[Start of section]
<file path="src/hdl/bizu_pkg.sv">
// ----------------------------------------------------------------------------
// bizu_pkg
// Shared types and constants of the bilinear image zoom unit: transfer
// payloads, configuration register map and pipeline metadata.
// ----------------------------------------------------------------------------
package bizu_pkg;

    // Request function codes
    localparam logic FUNC_WRITE = 1'b0;
    localparam logic FUNC_READ  = 1'b1;

    // Saturation limit of an output pixel
    localparam logic [7:0] PIX_MAX = 8'd255;

    // Configuration register map
    typedef enum logic [2:0] {
        CFG_INV_ZOOM_X   = 3'd0,
        CFG_INV_ZOOM_Y   = 3'd1,
        CFG_ROI_LEFT     = 3'd2,
        CFG_ROI_TOP      = 3'd3,
        CFG_ROI_RIGHT    = 3'd4,
        CFG_ROI_BOTTOM   = 3'd5,
        CFG_IMAGE_WIDTH  = 3'd6,
        CFG_IMAGE_HEIGHT = 3'd7
    } cfg_index_t;

    // Register reset values
    localparam logic [23:0] RST_INV_ZOOM = 24'd65536;
    localparam logic [8:0]  RST_ROI_LO   = 9'd0;
    localparam logic [8:0]  RST_ROI_HI   = 9'd511;
    localparam logic [9:0]  RST_IMG_SIZE = 10'd512;

    // Request transfer payload
    typedef struct packed {
        logic       func;
        logic [8:0] col;
        logic [8:0] row;
        logic [7:0] pixel_in;
    } req_t;

    // Result transfer payload
    typedef struct packed {
        logic [7:0] out_pixel;
        logic [8:0] out_col;
        logic [8:0] out_row;
    } rsp_t;

    // Configuration register file contents
    typedef struct packed {
        logic [23:0] inv_zoom_x;
        logic [23:0] inv_zoom_y;
        logic [8:0]  roi_left;
        logic [8:0]  roi_top;
        logic [8:0]  roi_right;
        logic [8:0]  roi_bottom;
        logic [9:0]  image_width;
        logic [9:0]  image_height;
    } cfg_t;

    // Metadata of a read request travelling with its memory access
    typedef struct packed {
        logic       vld;
        logic       zero;
        logic [7:0] p;
        logic [7:0] q;
        logic [8:0] col;
        logic [8:0] row;
    } stage_t;

endpackage

</file>
<file path="src/hdl/bizu_cfg.sv">
// ----------------------------------------------------------------------------
// bizu_cfg
// Configuration register file: takes register write transfers and holds
// zoom factors, region of interest and image size.
// ----------------------------------------------------------------------------
module bizu_cfg (
    input  logic               clk,
    input  logic               rst_n,
    input  logic               cfg_valid,
    output logic               cfg_ready,
    input  logic [2:0]         cfg_index,
    input  logic [23:0]        cfg_data,
    output bizu_pkg::cfg_t     cfg
);

    import bizu_pkg::*;

    cfg_t cfg_reg;
    cfg_t cfg_next;

    // Writes are always taken
    assign cfg_ready = 1'b1;

    // Register update
    always_comb
    begin
        cfg_next = cfg_reg;
        if (cfg_valid)
        begin
            case (cfg_index)
                CFG_INV_ZOOM_X:   cfg_next.inv_zoom_x   = cfg_data;
                CFG_INV_ZOOM_Y:   cfg_next.inv_zoom_y   = cfg_data;
                CFG_ROI_LEFT:     cfg_next.roi_left     = cfg_data[8:0];
                CFG_ROI_TOP:      cfg_next.roi_top      = cfg_data[8:0];
                CFG_ROI_RIGHT:    cfg_next.roi_right    = cfg_data[8:0];
                CFG_ROI_BOTTOM:   cfg_next.roi_bottom   = cfg_data[8:0];
                CFG_IMAGE_WIDTH:  cfg_next.image_width  = cfg_data[9:0];
                CFG_IMAGE_HEIGHT: cfg_next.image_height = cfg_data[9:0];
                default:          cfg_next = cfg_reg;
            endcase
        end
    end

    always_ff @(posedge clk or negedge rst_n)
    begin
        if (!rst_n)
        begin
            cfg_reg.inv_zoom_x   <= RST_INV_ZOOM;
            cfg_reg.inv_zoom_y   <= RST_INV_ZOOM;
            cfg_reg.roi_left     <= RST_ROI_LO;
            cfg_reg.roi_top      <= RST_ROI_LO;
            cfg_reg.roi_right    <= RST_ROI_HI;
            cfg_reg.roi_bottom   <= RST_ROI_HI;
            cfg_reg.image_width  <= RST_IMG_SIZE;
            cfg_reg.image_height <= RST_IMG_SIZE;
        end
        else
        begin
            cfg_reg <= cfg_next;
        end
    end

    assign cfg = cfg_reg;

endmodule

</file>
<file path="config.mk">
export PLATFORM = sky130hd
export DESIGN_NAME = bizu_cfg
export DESIGN_NICKNAME = d
export VERILOG_FILES = /design/src/hdl/bizu_pkg.sv /design/src/hdl/bizu_cfg.sv
export SDC_FILE = /design/constraint.sdc
export NUM_CORES = 1
export LEC_CHECK = 0
export BUFFER_PORTS_ARGS = -buffer_cell sky130_fd_sc_hd__buf_2
export CAP_MARGIN = 20
export CORE_ASPECT_RATIO = 0.5
export CORE_MARGIN = 2
export CORE_UTILIZATION = 50
export DETAILED_ROUTE_END_ITERATION = 8
export PLACE_DENSITY = 0.87
export SKIP_LAST_GASP = 1
export SYNTH_ARGS = -nofsm -noshare
export SYNTH_HDL_FRONTEND = slang
export SYNTH_SLANG_ARGS = --single-unit
</file>
<file path="constraint.sdc">
create_clock -name clk -period 1.2 [get_ports clk]
set_clock_uncertainty 0.2 [all_clocks]
set_input_delay 0.06 -clock clk [delete_from_list [all_inputs] [get_ports clk]]
set_output_delay 0.06 -clock clk [all_outputs]
set_load 0.01 [all_outputs]
</file>
Word-level counts from Yosys, hierarchy flattened:

Cells that the tools add are included.

* output and inout port bits: 105
* register bits: 104

* reductions and logical operators: 9
* equal/unequal tests: 7

Operators by type and width (number)
* AND reduction 2 bit: 8
* == test 3 bit, second input constant: 4
* == test 3 x 2 -> 1 bit, second input constant: 2
* == test 3 x 1 -> 1 bit, second input constant: 1
* zero test 3 bit: 1

Longest topological paths before layout:

Gate-level depths: netlist of the first run.

* word-level depth: 2
* gate-level depth with buffers: 5
* mapped depth without buffers: 2

Worst setup path after synthesis of the first run:

No wires, ideal clock.

* path kind: input port to flip-flop
* from: in cfg_index[0]
* to: reg cfg_reg (netlist bit cfg[100])
* buffers on the path: 2
* required time: 0.875 ns
* slack: -0.277 ns
* stages: 4
* data arrival time: 1.152 ns
* library setup time: 0.125 ns
* cells stage by stage: buf_4 nor4b_4 buf_6 mux2_2

* longest elaborated chain between the ends: 2

RTL lines
* start, declared: line bizu_cfg.sv:11 `input logic [2:0] cfg_index,`
* zero test 3 bit: line bizu_cfg.sv:30 `case (cfg_index)`
* AND reduction 2 bit (no source line)
* end signal, assigned: line bizu_cfg.sv:59 `cfg_reg <= cfg_next;`
* end, declared: line bizu_cfg.sv:18 `cfg_t cfg_reg;`

No other way between the ends.
A chain may end at the register's enable or synchronous reset.

Worst setup path in the final report of the first run:

* from: reg cfg_reg (netlist bit cfg[31])
* to: out cfg[31] in the netlist's numbering

RTL lines
* end, declared: line bizu_cfg.sv:13 `output bizu_pkg::cfg_t cfg`

No word-level cell between the ends.

==> results of run 1 <==
==> worst max path at each step <==
stage,startpoint,to
after global routing,cfg[31],cfg[31]
after floorplan,cfg_index[2],cfg[100]
after detailed placement,cfg_index[0],cfg[74]
final,cfg[31],cfg[31]
after CTS,cfg[33],cfg[33]
after global placement,cfg_index[0],cfg[76]
==> timing repair <==
| item | CTS | global route |
|---|---|---|
| resized for setup | 23 | 6 |
| endpoints found under the hold margin | 208 | 0 |
| hold buffers | 25 | 0 |
| endpoints found under the setup margin | 28 | 69 |
| pin swaps | 0 | 3 |
| gates cloned | 0 | 3 |
| buffers inserted | 5 | 4 |
==> kinds of logic after synthesis <==
kind of cell | count (synthesis) | synth area share
muxes | 104 | 0.294
DFF | 104 | 0.660
buffers and inverters | 13 | 0.0239
and+or+nand+nor | 8 | 0.0217
other | 1 | 0.000941
==> per-stage QoR <==
stage | setup TNS, ns | cell area [um^2]
finish | -1.15 | 5980
detailed placement | -23.33 | 5130
global route | -1.80 | 5980
global placement | -19.72 | 5130
CTS | -1.14 | 5880
floorplan | -10.84 | 4220
==> final cells by class <==
cell class | count | area, um^2 | share of cell area
sequential | 104 | 2630 | 0.439
multi-input combinational | 113 | 1490 | 0.250
timing repair buffer | 187 | 1400 | 0.235
clock buffer | 10 | 229 | 0.0383
tap | 108 | 135 | 0.0226
clock inverter | 6 | 92.6 | 0.0155
==> cells in the mapped netlist <==
library cell	count
mux2_2	103
dfrtp_1	82
dfstp_2	22
buf_2	7
buf_6	4
nand4b_1	3
nor4bb_1	3
buf_4	2
conb_1	1
mux2_1	1
nand4_1	1
nor4b_4	1
==> cells in the final DEF (no fill, tap or decap) <==
cell,netlist,final
dfrtp_1,82,82
buf_6,4,26
clkbuf_16,0,11
mux2_4,0,50
nor4b_4,1,1
clkinvlp_4,0,2
buf_2,7,108
mux2_2,103,54
nand4_1,1,1
buf_12,0,6
bufinv_16,0,2
clkinv_4,0,1
nor4bb_4,0,3
dfstp_2,22,22
inv_6,0,1
dlygate4sd3_1,0,25
nand4b_1,3,3
clkbuf_1,0,1
clkbuf_4,0,1
buf_4,2,19
conb_1,1,1
==> power by group through the flow <==
stage / registers, uW / logic (uW) / clock network, uW
after global routing: 4980 / 3110 / 3310
final: 4920 / 2940 / 3140
after global placement: 4820 / 2440 / 0
after floorplan: 5220 / 988 / 0
after detailed placement: 4870 / 2520 / 0
after CTS: 4870 / 2870 / 3150
==> metal layers <==
layer,GRT usage,vias to the layer above
met3,0.0729,22
li1,-,1193
met2,0.450,99
met1,0.302,1453
met5,0,-
met4,0.105,0
==> flow_metrics.py, run 1 <==
metrics = {
    "worst_setup_path": {
        "critical_path.max_fanout": 2,
        "crit_type": "flop to primary output",
        "worst-path-buf-inv": 1,
        "r2r_start": "cfg[58]",
        "cp_num_cells": 1,
        "cp_data_required_time_ns": 0.94,
        "arrival_ns": 1.02,
        "start_kind": "flop",
        "reg2reg_depth": 2,
        "r2r_end": "cfg[58]",
        "crit_chain": "buf_6",
        "cpPeakStageDelay_ns": 0.56,
        "r2r_slack_ns": 0.10,
        "critPathTopFamily": "flip-flops",
        "crit_path_end_kind": "primary output",
        "cp_slowest_cell": "dfstp_2",
    },
    "logic_synthesis": {
        "syn_avg_cell_area_um2": 17.3,
        "yosys.area.top_type": "dfrtp_1",
        "syn_inst": 230,
        "yosys-top-cells-area": "dfrtp_1 51%, mux2_2 29%, dfstp_2 15%, buf_6 1.1%, buf_2 0.88%",
        "synth_top_cell_area_share": 0.515,
        "syn_nets": 260,
        "synthesis.area_mm2": 0.00399,
        "seq_area_frac_synth": 0.660,
        "synth-seq-cells": 104,
        "yosysWarnings": 0,
        "ys_types": 12,
    },
    "place": {
        "place_ws_ns": -0.367,
        "routabilityCongestion": 0.756,
        "portBuffers": 133,
        "hpwl_mm": 6.27,
        "dp_cells": 475,
    },
    "global_routing": {
        "grt_pass1_vias": 2959,
        "grt_pass1_wl_mm": 16.2,
        "grt_antenna_before_repair": 0,
        "grt_usage": 0.255,
        "grt_max_degree": 73,
        "overflow": 0,
    },
    "cts": {
        "ctsRootBufferMaster": "clkbuf_16",
        "insertion_delay_ns": 0.34,
        "path_clk_slew_ns": 0.08,
        "h-tree-depth": 3,
        "cts_sinks": 104,
        "cts_made_buffers": 9,
        "clockBufferDepth": 2,
        "cts_tree": "yes",
    },
    "timing": {
        "post-route-period-util": 1.06,
        "max_freq_ghz": 0.784,
        "setup_violations": 23,
        "period_needed_ns": 1.28,
        "final_hold_viol_count": 0,
        "grt_setup_unrepaired": "true",
        "hold_slack_ns": 0.0867,
        "slew_viol_final": 0,
        "post-route-worst-setup-slack_ns": -0.0763,
    },
    "floorplanning": {
        "die_area_mm2": 0.00875,
        "dieWidth_um": 130,
        "io_pins": 135,
        "core-area_mm2": 0.00751,
        "initial_core_util": 0.530,
        "die_height_um": 67.1,
        "rows": 22,
    },
    "power": {
        "leakagePower_uw": 0.00287,
        "power_uw": 11000,
        "p_switching_uw": 3060,
        "power.density_mw_per_mm2": 1840,
        "irDropWorstVdd_uv": 1380,
        "p_clk_frac": 0.286,
        "intPower_uw": 7940,
        "seqPwrFrac": 0.447,
        "combPwrFrac": 0.267,
        "switching_share": 0.278,
    },
    "cells_and_area": {
        "post-route-util": 0.796,
        "layoutNonFillerInstCount": 528,
        "nFillCells": 391,
        "area_growth_pct": 50.1,
        "nNetsFinal": 445,
        "n_antenna_cell": 0,
        "drive_gt1_frac": 0.731,
        "largest_reg_flops": 104,
    },
    "route": {
        "drtIter0Drc": 100,
        "drc": 0,
        "wl_met3_um": 565,
        "routed_wl_mm": 11.3,
        "final_antenna_net_count": 0,
        "route.met2.wl_mm": 5.79,
        "dr.pass1.iters": 4,
        "vias": 2767,
        "drt-met1-wl_mm": 4.75,
        "viasPerCell": 5.24,
        "top_layer_used": "met4",
        "routedWlPerCell_um": 21.5,
    },
    "hold_path": {
        "hold_class": "input port to asynchronous set/reset pin",
    },
    "status": {
        "violations": "setup timing",
        "status": "complete, but fails checks",
    },
    "flow_run": {
        "maxCapViolations": 0,
    },
}
(Power assumes the default switching activity.)
==> inputs of run 2 (changes only) <==
--- a/config.mk
+++ b/config.mk
@@ -14,3 +14,2 @@
 export PLACE_DENSITY = 0.87
-export SKIP_LAST_GASP = 1
 export SYNTH_ARGS = -nofsm -noshare
--- a/constraint.sdc
+++ b/constraint.sdc
@@ -4,2 +4,2 @@
 set_output_delay 0.06 -clock clk [all_outputs]
-set_load 0.01 [all_outputs]
+set_load 0.05 [all_outputs]
==> flow_metrics.py, run 2 (synthesis gave the netlist of run 1 again) <==
metrics = {
    "route": {
        "routedWlPerCell_um": 25.3,
        "routed_wl_mm": 13.8,
        "final_antenna_net_count": 0,
        "drtIter0Drc": 234,
        "vias": 2958,
        "dr.pass1.iters": 4,
        "drc": 0,
        "viasPerCell": 5.42,
    },
    "cells_and_area": {
        "nFillCells": 255,
        "largest_reg_flops": 104,
        "area_growth_pct": 68.8,
        "post-route-util": 0.895,
        "drive_gt1_frac": 0.742,
        "most-common-layout-cells": "82 x dfrtp_1, 82 x buf_6, 54 x mux2_2, 50 x mux2_4, 43 x buf_4",
        "nNetsFinal": 463,
        "layoutNonFillerInstCount": 546,
        "n_antenna_cell": 0,
        "final-seq-area_mm2": 0.00263,
        "multi_input_comb_area_mm2": 0.00149,
    },
    "worst_setup_path": {
        "critPathTopFamily": "flip-flops",
        "critical_path.max_fanout": 2,
        "cp_slowest_cell": "dfstp_2",
        "start_kind": "flop",
        "crit_path_end_kind": "primary output",
        "arrival_ns": 1.08,
        "reg2reg_depth": 3,
        "cpPeakStageDelay_ns": 0.57,
        "worst-path-buf-inv": 1,
        "crit_chain": "buf_8",
        "cp_data_required_time_ns": 0.94,
        "crit_type": "flop to primary output",
        "r2r_start": "cfg[23]",
        "r2r_end": "cfg[23]",
        "r2r_slack_ns": 0.03,
    },
    "floorplanning": {
        "initial_core_util": 0.530,
        "dieWidth_um": 130,
        "io_pins": 135,
        "die_area_mm2": 0.00875,
        "core-area_mm2": 0.00751,
        "die_height_um": 67.1,
        "rows": 22,
    },
    "cts": {
        "clockBufferDepth": 2,
        "ctsRootBufferMaster": "clkbuf_16",
        "h-tree-depth": 3,
        "path_clk_slew_ns": 0.08,
        "insertion_delay_ns": 0.35,
        "cts_tree": "yes",
        "cts_sinks": 104,
        "cts_made_buffers": 9,
    },
    "global_routing": {
        "grt_max_degree": 73,
        "grt_antenna_before_repair": 0,
        "overflow": 0,
        "grt_pass1_vias": 3068,
        "grt_pass1_wl_mm": 17.7,
        "grt_usage": 0.281,
    },
    "place": {
        "portBuffers": 133,
        "routabilityCongestion": 0.756,
        "hpwl_mm": 6.27,
        "dp_cells": 475,
        "place_ws_ns": -0.367,
    },
    "status": {
        "status": "complete, but fails checks",
        "violations": "setup timing",
    },
    "timing": {
        "slew_viol_final": 0,
        "post-route-worst-setup-slack_ns": -0.143,
        "post-route-period-util": 1.12,
        "period_needed_ns": 1.34,
        "grt_setup_unrepaired": "true",
        "max_freq_ghz": 0.745,
        "final_hold_viol_count": 0,
        "setup_violations": 53,
    },
    "power": {
        "power_uw": 14900,
        "irDropWorstVdd_uv": 2060,
        "power.density_mw_per_mm2": 2220,
        "leakagePower_uw": 0.00315,
    },
    "hold_path": {
        "hold_class": "input port to asynchronous set/reset pin",
    },
    "flow_run": {
        "maxCapViolations": 0,
    },
}
==> run 2: cell count changes in the layout (fill, tap and decap cells not counted) <==
cell,change
clkbuf_4,-1
clkbuf_16,-1
buf_8,+22
buf_2,-84
buf_4,+24
buf_16,+2
buf_6,+56
==> run 2: cell type report <==
class,instances,area share
clock buffers,10,0.0340
clock inverters,6,0.0138
multi-input cells,113,0.222
flip-flops and latches,104,0.391
well taps,108,0.0201
repair buffers,205,0.319
==> run 2: worst max path at each step <==
stage                 start  cells past startpoint        to  slack [ns]
2_1_floorplan  cfg_index[2]                      4  cfg[100]       -0.24
3_3_place_gp   cfg_index[0]                      4   cfg[76]       -0.31
3_5_place_dp   cfg_index[0]                      4   cfg[74]       -0.37
4_1_cts             cfg[32]                      1   cfg[32]       -0.12
5_1_grt             cfg[24]                      1   cfg[24]       -0.15
6_report            cfg[24]                      1   cfg[24]       -0.14
==> run 2: through the flow <==
step           hold slack (ns)  area, um^2  TNS, ns
2_1_floorplan           -0.436        4220   -10.84
3_3_place_gp            -0.103        5130   -19.72
3_5_place_dp           -0.0906        5130   -23.33
4_1_cts                 0.0804        6320    -2.36
5_1_grt                 0.0860        6730    -4.46
6_report                0.0620        6730    -3.26
==> run 2: power breakdown <==
| part | switching [uW] | internal [uW] | total [uW] |
|---|---|---|---|
| Clock | 1370 | 1840 | 3210 |
| Combinational | 3840 | 2750 | 6600 |
| Sequential | 731 | 4410 | 5140 |
| Total | 5940 | 9000 | 14900 |
==> run 2: repair_timing <==
action,CTS,global route
resized for setup,175,62
setup buffers,7,20
endpoints found under the setup margin,110,124
endpoints found under the hold margin,208,0
pin swaps,0,1
hold buffers,25,0
gates cloned,2,1
==> run 2: worst reg2reg max path: cells and delay by family (launching register included) <==
kind	cells	cell delay (ns)
buf+inv	2	0.25
flops	1	0.38
mux	1	0.27
==> run 2: metal layers <==
layer,up-vias,routed length [um],global-route usage,share of wire
met1,1588,5660,0.355,0.41
li1,1222,-,-,-
met3,25,862,0.0824,0.062
met5,-,0,0,0
met2,123,7040,0.478,0.51
met4,0,278,0.0847,0.020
[End of section]
**Exercise directions**
Within the material, count each line that includes the word "reset", and give the total by itself.

**Task solution**
4